New chapter in Learning data analytics and data science. The focus now is on Pandas as a Python library alongside Matplotlib and Seaborn for data visualization.
Am writing this article to guide beginners who are already or beginning the data analytics and data science profession.
Introduction to Python Data Analysis
In modern world Data has become most valuable asset. Business, healthcare institutions, financial and even social media platforms rely heavily on data to make informed decisions.
Raw data is of no use and that where Data Analysis and visualization becomes important.
One of most used programming language is Python for data analysis because of its simplicity and powerful libraries.

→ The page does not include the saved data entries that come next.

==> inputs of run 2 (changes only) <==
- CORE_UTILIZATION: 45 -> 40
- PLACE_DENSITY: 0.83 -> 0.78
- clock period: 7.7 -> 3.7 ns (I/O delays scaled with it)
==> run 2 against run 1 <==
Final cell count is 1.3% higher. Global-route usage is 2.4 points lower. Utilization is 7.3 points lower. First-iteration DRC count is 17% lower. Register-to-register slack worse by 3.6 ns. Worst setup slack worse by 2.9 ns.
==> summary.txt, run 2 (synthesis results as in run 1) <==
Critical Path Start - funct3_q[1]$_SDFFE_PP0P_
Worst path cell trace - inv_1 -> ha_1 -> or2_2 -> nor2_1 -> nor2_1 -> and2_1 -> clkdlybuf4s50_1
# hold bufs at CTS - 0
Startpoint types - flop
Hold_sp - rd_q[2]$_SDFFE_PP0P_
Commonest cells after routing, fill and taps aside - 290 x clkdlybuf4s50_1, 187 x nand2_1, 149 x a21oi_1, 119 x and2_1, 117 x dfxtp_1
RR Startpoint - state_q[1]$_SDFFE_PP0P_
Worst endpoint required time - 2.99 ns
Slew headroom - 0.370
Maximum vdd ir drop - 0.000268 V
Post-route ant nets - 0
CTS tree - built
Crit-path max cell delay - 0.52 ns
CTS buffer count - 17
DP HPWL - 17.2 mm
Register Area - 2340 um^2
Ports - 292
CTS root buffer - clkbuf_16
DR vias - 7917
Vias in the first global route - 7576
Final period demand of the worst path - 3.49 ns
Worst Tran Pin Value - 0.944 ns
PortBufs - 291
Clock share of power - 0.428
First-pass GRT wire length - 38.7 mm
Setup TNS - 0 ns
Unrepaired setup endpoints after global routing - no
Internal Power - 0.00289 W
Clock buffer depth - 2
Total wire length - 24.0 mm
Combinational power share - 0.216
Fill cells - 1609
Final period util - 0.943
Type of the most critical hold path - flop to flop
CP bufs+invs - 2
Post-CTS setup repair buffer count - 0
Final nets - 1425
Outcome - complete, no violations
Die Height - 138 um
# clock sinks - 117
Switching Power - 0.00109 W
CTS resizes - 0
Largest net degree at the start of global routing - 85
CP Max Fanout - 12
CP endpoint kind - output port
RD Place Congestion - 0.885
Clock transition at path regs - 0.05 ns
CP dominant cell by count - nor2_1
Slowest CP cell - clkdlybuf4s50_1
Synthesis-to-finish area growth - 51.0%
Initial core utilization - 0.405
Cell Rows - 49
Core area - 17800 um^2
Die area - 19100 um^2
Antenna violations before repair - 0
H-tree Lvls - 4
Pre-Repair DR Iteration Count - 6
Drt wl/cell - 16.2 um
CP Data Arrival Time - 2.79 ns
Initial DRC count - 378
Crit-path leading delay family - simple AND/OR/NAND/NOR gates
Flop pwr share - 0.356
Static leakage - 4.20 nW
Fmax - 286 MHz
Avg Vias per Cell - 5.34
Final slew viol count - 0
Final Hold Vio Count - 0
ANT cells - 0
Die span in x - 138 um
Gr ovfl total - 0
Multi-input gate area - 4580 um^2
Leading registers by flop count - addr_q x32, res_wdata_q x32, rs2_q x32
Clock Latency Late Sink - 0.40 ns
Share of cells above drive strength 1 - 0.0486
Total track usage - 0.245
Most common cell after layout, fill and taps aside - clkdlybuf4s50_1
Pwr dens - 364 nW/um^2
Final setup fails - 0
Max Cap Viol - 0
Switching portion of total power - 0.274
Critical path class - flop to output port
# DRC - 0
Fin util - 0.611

Commonly used libraries are Pandas, Matplotlib and Seaborn.
Pandas: Helps in cleaning, organizing and analyzing data.
Matplotlib and Seaborn: are used to create visual representations of data.
This article introduces Pandas and explains how Matplotlib and Seaborn can be used for effective data visualization in a begginer friendly way.
What is Pandas and Why it Matters
Pandas is open source Python Library used for data manipulation and analysis. It provides simple and efficient tools for working with structured data eg CSV, spreadsheets and databases.
Main data structures in Pandas are:
- Series: it is a one-dimensional array like structure.
import pandas as pd
age = {"Age":[18, 20, 23, 40, 50, 24]}
series = pd.DataFrame(age)
series
#Output:
Age
0 18
1 20
2 23
3 40
4 50
5 24
- DataFrame: It is two dimensional table similar to an Excel spreadsheet or SQL table.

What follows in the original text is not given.